_Stored items:_

● ● ● ● ● ● ●

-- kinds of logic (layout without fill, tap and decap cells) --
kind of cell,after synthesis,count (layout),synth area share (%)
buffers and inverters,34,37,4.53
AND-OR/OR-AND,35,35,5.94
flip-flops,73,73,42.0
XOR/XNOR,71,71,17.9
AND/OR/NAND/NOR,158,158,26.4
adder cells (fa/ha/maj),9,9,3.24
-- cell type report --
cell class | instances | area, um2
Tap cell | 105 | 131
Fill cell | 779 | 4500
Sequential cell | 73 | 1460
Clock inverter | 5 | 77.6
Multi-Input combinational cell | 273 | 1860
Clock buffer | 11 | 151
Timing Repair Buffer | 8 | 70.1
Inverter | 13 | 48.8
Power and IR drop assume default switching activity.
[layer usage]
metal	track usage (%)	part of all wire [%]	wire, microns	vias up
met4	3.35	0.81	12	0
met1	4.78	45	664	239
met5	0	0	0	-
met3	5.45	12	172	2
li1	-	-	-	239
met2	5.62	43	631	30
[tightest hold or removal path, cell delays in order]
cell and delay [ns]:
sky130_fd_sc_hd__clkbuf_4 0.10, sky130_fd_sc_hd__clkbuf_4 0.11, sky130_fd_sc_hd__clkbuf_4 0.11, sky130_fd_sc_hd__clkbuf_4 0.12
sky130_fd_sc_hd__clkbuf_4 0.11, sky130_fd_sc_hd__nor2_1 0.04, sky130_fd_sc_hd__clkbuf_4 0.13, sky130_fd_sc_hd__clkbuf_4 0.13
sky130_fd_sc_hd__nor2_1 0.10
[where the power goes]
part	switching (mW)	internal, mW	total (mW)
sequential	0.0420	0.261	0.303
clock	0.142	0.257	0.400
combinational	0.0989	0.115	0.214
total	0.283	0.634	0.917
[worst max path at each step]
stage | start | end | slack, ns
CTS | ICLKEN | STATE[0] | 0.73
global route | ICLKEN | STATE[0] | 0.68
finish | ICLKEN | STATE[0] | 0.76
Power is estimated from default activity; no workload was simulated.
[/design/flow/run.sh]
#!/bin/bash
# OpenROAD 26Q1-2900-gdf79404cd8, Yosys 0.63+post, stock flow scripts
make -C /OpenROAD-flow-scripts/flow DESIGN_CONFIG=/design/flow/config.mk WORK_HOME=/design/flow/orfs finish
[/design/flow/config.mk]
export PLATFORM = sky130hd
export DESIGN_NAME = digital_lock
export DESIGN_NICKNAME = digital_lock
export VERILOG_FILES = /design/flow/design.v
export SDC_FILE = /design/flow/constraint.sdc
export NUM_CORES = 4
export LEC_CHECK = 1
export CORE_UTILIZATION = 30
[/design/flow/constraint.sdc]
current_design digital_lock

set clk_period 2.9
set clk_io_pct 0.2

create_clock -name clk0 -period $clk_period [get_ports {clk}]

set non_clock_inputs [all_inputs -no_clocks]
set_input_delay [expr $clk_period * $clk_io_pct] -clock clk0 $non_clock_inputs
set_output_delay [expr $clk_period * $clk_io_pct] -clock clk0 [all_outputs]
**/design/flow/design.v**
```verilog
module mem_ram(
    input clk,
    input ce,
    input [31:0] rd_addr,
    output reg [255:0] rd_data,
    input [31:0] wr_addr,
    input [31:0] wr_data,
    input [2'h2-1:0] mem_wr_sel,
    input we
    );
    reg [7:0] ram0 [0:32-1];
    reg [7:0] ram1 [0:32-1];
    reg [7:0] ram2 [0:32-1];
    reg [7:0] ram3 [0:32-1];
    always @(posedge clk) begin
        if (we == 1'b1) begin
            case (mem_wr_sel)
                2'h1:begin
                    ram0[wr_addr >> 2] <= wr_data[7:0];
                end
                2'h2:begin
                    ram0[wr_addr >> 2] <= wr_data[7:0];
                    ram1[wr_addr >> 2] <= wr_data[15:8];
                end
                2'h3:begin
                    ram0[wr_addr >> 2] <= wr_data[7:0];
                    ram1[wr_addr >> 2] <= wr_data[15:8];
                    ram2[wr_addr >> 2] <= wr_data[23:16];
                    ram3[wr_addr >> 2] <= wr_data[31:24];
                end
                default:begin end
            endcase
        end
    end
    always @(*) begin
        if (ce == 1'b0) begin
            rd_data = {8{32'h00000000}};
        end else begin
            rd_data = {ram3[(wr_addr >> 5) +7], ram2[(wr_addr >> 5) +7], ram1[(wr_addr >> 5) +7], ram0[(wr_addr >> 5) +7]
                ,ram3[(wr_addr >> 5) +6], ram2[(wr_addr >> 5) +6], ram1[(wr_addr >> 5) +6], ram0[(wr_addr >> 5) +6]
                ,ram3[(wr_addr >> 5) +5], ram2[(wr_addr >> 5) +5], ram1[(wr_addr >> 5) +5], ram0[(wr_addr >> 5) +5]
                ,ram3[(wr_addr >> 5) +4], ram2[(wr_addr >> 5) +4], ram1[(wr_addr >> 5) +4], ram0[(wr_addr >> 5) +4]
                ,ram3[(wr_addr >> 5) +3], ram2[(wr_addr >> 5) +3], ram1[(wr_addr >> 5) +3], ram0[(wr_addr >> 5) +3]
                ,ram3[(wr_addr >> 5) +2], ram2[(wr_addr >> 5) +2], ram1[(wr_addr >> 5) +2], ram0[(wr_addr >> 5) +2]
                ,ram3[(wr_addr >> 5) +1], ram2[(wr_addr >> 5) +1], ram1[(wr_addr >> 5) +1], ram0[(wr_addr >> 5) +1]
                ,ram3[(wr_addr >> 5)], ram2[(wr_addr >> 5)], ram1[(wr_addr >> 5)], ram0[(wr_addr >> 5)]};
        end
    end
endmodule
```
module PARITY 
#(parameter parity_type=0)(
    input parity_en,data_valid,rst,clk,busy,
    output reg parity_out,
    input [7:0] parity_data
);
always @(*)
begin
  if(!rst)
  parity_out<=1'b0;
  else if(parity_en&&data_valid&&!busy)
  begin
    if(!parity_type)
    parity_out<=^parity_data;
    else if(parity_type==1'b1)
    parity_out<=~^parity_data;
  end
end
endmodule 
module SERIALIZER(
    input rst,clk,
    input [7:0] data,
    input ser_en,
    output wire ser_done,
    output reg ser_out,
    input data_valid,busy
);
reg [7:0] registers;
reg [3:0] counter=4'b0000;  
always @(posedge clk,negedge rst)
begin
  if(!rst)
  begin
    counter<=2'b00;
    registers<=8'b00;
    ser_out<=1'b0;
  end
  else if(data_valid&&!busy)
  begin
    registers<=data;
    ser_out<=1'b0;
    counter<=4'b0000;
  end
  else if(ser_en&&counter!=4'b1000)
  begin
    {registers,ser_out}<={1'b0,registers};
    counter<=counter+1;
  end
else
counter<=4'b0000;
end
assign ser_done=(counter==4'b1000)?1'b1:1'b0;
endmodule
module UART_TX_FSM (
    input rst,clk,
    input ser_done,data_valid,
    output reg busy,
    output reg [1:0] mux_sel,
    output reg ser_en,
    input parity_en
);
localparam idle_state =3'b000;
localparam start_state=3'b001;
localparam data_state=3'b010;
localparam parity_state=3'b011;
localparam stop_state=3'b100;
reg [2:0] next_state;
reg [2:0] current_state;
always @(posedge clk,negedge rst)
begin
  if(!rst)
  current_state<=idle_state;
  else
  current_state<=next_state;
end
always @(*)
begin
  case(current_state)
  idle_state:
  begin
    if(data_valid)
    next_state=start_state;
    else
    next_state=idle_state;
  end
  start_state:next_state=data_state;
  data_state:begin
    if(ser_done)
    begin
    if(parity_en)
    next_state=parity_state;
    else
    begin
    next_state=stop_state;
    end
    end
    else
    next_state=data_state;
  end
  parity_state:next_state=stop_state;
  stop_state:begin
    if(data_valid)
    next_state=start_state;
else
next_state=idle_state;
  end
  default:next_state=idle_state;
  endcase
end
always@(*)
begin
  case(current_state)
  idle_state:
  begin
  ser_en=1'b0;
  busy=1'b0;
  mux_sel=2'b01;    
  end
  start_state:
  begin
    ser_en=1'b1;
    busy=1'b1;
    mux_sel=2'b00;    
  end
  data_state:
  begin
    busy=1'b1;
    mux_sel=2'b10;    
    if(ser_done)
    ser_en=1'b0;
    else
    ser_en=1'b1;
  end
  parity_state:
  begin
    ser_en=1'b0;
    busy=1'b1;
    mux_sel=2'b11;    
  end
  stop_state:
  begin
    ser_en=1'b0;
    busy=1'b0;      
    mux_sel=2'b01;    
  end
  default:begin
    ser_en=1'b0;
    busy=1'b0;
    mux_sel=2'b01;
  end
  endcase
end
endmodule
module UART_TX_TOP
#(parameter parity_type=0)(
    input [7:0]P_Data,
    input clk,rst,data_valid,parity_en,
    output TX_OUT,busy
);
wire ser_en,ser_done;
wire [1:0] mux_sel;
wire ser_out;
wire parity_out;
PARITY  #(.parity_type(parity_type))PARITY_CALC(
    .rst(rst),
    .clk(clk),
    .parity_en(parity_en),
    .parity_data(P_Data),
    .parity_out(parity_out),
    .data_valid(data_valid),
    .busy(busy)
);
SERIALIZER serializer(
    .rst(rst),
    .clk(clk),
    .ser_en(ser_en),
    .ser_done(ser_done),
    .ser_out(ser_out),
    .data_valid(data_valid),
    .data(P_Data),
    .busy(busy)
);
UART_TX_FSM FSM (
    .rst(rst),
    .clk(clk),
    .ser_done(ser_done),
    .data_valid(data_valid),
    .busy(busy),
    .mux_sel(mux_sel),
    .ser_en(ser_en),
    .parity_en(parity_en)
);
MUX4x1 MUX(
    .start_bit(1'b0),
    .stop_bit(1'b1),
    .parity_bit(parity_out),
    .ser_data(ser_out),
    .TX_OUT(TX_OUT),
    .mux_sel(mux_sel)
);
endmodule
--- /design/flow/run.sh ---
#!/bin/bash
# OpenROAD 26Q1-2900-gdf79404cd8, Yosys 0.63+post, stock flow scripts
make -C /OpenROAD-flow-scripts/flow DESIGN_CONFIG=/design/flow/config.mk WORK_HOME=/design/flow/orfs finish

● ● ● ● ● ● ●

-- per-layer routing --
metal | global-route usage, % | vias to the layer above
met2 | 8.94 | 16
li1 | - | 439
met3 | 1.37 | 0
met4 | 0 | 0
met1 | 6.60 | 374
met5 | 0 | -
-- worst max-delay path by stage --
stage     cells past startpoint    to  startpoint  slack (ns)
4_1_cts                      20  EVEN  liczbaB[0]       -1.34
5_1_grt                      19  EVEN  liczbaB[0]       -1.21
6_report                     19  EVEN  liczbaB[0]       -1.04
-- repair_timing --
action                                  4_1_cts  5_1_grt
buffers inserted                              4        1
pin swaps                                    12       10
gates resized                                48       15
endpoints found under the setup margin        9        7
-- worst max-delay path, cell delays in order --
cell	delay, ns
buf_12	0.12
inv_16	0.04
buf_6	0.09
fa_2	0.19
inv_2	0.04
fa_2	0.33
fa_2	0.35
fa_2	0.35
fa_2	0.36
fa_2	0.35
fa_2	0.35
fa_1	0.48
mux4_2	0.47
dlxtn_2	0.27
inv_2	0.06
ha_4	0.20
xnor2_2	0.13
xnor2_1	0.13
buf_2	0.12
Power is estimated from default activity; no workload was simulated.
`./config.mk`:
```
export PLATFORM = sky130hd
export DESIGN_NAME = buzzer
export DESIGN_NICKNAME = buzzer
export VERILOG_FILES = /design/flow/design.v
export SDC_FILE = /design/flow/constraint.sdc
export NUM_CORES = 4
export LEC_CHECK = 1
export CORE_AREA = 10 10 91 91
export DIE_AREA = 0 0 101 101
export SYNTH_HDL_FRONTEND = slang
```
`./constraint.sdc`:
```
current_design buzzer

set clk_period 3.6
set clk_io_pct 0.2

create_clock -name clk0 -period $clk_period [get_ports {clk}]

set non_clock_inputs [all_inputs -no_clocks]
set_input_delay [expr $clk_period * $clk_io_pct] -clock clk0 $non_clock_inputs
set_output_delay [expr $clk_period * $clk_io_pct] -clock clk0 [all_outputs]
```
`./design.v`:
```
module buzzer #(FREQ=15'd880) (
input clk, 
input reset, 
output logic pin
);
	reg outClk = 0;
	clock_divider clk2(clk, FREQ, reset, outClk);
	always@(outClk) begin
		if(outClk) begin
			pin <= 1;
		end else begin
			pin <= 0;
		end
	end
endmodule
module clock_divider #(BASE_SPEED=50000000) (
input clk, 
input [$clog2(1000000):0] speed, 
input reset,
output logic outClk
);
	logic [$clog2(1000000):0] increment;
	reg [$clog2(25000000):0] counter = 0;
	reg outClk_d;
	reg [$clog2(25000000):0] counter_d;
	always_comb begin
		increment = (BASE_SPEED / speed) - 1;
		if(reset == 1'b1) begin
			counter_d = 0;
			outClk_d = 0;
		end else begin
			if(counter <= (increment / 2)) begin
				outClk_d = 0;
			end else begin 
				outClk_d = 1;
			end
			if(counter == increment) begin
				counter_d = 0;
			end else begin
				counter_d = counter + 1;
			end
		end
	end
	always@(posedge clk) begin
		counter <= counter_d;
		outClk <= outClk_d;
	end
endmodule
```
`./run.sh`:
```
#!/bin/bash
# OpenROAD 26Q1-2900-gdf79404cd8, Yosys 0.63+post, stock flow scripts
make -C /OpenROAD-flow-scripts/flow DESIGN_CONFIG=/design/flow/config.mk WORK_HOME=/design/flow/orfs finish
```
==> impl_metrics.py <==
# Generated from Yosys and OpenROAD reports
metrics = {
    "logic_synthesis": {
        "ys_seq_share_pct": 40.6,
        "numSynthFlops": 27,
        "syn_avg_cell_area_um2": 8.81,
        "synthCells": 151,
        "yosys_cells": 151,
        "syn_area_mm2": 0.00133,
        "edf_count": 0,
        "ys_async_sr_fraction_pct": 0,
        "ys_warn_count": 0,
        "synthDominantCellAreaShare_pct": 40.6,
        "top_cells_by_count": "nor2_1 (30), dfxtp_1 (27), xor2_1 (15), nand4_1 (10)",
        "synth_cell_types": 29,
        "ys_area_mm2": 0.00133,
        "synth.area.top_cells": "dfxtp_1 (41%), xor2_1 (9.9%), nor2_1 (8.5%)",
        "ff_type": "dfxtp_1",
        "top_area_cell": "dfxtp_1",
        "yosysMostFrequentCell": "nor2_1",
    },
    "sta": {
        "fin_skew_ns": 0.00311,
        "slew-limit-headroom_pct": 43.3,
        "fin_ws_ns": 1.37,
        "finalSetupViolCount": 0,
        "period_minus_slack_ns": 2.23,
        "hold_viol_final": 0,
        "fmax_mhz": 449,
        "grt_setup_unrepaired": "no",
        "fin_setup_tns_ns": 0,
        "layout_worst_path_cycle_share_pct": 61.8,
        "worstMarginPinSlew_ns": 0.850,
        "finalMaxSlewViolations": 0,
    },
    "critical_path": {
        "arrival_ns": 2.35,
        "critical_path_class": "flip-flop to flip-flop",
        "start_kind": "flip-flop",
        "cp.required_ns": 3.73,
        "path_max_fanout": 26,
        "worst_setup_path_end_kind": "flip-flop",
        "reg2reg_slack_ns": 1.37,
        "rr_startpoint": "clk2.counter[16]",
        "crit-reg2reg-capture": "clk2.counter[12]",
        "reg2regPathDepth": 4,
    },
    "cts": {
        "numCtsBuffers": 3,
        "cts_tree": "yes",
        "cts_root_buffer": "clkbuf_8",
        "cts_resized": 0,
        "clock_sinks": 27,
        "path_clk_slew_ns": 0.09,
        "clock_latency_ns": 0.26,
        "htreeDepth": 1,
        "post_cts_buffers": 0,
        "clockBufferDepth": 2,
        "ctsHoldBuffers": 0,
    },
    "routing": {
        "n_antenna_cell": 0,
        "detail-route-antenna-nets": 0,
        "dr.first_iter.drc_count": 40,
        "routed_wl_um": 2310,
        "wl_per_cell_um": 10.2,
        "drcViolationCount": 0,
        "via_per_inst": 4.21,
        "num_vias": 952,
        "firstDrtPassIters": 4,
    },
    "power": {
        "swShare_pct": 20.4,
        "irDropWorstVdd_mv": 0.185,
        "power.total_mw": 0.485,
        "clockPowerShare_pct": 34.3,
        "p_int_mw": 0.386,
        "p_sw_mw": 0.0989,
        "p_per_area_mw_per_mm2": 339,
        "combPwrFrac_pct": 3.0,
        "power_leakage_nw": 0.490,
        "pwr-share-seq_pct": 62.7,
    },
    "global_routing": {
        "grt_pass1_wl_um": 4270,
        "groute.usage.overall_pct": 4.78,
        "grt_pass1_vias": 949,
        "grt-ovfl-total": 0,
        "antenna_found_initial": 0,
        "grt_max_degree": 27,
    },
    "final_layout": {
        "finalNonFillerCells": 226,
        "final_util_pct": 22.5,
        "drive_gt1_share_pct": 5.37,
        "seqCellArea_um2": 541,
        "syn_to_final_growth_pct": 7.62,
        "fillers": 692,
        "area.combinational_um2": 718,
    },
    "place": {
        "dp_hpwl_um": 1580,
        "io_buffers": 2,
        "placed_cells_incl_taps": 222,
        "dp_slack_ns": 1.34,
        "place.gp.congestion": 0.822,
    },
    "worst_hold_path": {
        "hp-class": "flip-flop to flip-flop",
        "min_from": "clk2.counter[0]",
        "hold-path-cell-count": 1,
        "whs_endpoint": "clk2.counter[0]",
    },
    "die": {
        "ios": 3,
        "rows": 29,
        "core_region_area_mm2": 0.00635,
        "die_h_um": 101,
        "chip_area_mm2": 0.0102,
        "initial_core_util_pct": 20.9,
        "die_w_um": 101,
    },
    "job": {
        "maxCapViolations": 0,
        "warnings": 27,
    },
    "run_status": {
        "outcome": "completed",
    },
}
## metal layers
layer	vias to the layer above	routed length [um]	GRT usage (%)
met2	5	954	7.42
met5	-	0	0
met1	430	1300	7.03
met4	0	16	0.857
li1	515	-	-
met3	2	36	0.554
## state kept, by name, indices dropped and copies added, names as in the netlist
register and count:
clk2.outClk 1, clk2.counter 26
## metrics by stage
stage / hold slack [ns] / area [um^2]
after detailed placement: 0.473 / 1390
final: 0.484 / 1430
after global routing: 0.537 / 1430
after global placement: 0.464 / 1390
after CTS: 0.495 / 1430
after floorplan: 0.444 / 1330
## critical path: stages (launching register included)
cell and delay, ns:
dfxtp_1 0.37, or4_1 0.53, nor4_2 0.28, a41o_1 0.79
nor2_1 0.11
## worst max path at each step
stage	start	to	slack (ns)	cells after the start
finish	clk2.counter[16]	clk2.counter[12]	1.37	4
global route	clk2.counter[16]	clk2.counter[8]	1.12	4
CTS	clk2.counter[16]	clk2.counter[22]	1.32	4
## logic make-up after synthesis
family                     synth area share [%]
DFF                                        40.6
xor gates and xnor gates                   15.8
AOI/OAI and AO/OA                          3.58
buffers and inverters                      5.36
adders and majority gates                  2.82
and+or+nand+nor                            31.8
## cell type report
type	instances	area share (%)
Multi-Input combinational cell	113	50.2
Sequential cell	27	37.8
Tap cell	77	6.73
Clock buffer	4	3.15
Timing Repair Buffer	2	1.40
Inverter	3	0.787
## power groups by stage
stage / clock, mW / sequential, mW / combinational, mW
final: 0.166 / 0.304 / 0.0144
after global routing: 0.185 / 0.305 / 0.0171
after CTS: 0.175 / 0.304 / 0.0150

● ● ● ● ● ● ●

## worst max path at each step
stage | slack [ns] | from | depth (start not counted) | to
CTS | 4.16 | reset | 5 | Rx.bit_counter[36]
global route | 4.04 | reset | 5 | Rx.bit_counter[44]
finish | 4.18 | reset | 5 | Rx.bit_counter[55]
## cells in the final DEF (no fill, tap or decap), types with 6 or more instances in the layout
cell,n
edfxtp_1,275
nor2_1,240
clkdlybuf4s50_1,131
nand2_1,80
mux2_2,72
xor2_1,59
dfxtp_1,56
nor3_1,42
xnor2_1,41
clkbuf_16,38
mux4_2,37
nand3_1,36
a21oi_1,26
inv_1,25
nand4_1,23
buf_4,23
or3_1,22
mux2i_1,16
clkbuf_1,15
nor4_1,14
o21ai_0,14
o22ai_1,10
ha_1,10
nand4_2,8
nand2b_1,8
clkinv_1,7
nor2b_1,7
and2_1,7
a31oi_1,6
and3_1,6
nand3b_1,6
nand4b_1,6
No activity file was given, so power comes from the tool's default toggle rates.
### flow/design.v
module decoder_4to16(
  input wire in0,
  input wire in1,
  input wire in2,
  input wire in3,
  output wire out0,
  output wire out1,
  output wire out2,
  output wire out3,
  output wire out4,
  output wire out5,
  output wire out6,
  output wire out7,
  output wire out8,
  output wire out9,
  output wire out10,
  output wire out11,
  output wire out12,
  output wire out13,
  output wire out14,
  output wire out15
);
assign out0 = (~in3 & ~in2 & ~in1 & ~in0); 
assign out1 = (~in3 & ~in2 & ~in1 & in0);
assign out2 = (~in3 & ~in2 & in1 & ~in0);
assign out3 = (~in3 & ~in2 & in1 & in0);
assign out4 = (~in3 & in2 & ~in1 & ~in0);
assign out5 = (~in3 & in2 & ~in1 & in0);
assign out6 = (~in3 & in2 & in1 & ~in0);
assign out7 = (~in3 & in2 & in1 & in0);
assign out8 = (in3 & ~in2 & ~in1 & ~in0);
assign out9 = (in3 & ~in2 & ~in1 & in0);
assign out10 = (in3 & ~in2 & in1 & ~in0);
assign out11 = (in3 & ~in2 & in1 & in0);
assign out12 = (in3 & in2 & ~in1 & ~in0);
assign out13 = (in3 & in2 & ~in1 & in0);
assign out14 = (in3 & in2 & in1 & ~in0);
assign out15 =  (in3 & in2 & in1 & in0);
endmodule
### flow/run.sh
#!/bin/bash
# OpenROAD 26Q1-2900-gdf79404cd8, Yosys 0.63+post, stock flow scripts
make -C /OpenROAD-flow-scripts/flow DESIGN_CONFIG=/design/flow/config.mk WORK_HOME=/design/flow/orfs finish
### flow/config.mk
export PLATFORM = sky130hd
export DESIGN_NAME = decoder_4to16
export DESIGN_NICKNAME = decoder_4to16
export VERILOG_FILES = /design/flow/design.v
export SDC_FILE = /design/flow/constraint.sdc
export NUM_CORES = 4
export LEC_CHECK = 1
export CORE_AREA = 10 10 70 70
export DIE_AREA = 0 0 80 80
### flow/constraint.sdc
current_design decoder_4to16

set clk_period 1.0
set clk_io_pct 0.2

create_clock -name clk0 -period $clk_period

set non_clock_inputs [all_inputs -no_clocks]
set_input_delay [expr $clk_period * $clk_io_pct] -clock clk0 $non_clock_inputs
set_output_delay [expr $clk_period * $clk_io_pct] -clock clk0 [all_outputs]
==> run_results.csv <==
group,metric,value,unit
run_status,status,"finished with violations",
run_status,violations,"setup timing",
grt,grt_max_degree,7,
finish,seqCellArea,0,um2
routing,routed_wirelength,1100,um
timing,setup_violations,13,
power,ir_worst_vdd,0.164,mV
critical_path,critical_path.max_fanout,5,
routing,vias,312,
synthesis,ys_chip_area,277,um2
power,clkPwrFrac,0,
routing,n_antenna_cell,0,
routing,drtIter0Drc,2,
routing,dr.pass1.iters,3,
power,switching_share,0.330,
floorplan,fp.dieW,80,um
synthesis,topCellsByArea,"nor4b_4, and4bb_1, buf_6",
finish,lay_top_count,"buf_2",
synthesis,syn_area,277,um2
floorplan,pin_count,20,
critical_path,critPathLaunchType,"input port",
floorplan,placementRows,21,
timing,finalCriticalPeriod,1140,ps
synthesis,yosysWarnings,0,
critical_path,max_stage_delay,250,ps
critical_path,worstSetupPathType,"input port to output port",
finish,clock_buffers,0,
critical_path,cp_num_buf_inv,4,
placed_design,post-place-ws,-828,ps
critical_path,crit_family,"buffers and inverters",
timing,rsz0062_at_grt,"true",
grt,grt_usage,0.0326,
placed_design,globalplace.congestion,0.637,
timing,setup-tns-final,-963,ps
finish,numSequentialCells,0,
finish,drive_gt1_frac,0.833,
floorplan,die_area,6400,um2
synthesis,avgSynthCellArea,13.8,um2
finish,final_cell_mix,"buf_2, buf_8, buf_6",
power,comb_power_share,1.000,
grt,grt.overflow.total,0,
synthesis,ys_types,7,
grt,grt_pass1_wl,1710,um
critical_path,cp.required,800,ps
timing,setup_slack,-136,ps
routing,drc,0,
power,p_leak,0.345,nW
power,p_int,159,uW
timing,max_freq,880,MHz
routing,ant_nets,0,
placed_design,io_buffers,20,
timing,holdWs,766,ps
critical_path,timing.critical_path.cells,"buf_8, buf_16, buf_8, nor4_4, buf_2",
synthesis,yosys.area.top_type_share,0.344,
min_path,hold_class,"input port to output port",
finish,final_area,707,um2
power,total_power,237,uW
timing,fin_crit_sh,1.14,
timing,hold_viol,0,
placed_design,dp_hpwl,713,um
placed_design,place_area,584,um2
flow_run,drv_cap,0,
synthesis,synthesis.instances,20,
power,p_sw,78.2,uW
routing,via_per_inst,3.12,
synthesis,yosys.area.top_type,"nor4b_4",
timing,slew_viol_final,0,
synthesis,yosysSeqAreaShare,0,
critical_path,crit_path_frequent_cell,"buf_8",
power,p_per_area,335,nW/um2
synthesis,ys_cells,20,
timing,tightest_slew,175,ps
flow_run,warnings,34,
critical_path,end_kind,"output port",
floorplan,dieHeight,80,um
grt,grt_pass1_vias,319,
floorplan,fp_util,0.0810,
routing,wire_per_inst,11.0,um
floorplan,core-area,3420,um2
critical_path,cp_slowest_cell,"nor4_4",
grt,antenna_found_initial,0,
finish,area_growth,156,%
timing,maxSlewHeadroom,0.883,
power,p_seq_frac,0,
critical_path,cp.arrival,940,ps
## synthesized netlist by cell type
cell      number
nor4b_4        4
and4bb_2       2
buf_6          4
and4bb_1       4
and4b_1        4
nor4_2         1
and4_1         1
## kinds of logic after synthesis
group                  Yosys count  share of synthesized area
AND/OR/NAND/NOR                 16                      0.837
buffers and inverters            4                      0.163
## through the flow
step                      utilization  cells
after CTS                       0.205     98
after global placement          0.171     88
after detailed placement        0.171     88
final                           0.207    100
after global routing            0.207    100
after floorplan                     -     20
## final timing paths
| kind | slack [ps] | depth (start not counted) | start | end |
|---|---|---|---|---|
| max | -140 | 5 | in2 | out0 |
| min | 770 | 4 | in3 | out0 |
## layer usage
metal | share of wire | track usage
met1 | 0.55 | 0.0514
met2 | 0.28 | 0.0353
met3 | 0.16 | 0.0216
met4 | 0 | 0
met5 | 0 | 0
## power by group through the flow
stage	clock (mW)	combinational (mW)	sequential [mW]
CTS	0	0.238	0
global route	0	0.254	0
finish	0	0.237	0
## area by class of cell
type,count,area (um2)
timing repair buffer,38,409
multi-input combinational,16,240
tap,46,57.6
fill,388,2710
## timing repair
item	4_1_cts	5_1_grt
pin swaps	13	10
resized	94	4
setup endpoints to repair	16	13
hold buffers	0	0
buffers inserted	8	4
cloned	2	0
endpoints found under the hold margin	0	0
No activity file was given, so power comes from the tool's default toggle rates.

● ● ● ● ● ● ●

_YOUR INSTRUCTIONS:_
Print, from the entries above, the line with "-- kinds of", the line with "finish | ICLKEN | STATE[0] | 0.76" and all lines between them, exactly and with nothing else.

_SOLVED PROBLEM:_
-- kinds of logic (layout without fill, tap and decap cells) --
kind of cell,after synthesis,count (layout),synth area share (%)
buffers and inverters,34,37,4.53
AND-OR/OR-AND,35,35,5.94
flip-flops,73,73,42.0
XOR/XNOR,71,71,17.9
AND/OR/NAND/NOR,158,158,26.4
adder cells (fa/ha/maj),9,9,3.24
-- cell type report --
cell class | instances | area, um2
Tap cell | 105 | 131
Fill cell | 779 | 4500
Sequential cell | 73 | 1460
Clock inverter | 5 | 77.6
Multi-Input combinational cell | 273 | 1860
Clock buffer | 11 | 151
Timing Repair Buffer | 8 | 70.1
Inverter | 13 | 48.8
Power and IR drop assume default switching activity.
[layer usage]
metal	track usage (%)	part of all wire [%]	wire, microns	vias up
met4	3.35	0.81	12	0
met1	4.78	45	664	239
met5	0	0	0	-
met3	5.45	12	172	2
li1	-	-	-	239
met2	5.62	43	631	30
[tightest hold or removal path, cell delays in order]
cell and delay [ns]:
sky130_fd_sc_hd__clkbuf_4 0.10, sky130_fd_sc_hd__clkbuf_4 0.11, sky130_fd_sc_hd__clkbuf_4 0.11, sky130_fd_sc_hd__clkbuf_4 0.12
sky130_fd_sc_hd__clkbuf_4 0.11, sky130_fd_sc_hd__nor2_1 0.04, sky130_fd_sc_hd__clkbuf_4 0.13, sky130_fd_sc_hd__clkbuf_4 0.13
sky130_fd_sc_hd__nor2_1 0.10
[where the power goes]
part	switching (mW)	internal, mW	total (mW)
sequential	0.0420	0.261	0.303
clock	0.142	0.257	0.400
combinational	0.0989	0.115	0.214
total	0.283	0.634	0.917
[worst max path at each step]
stage | start | end | slack, ns
CTS | ICLKEN | STATE[0] | 0.73
global route | ICLKEN | STATE[0] | 0.68
finish | ICLKEN | STATE[0] | 0.76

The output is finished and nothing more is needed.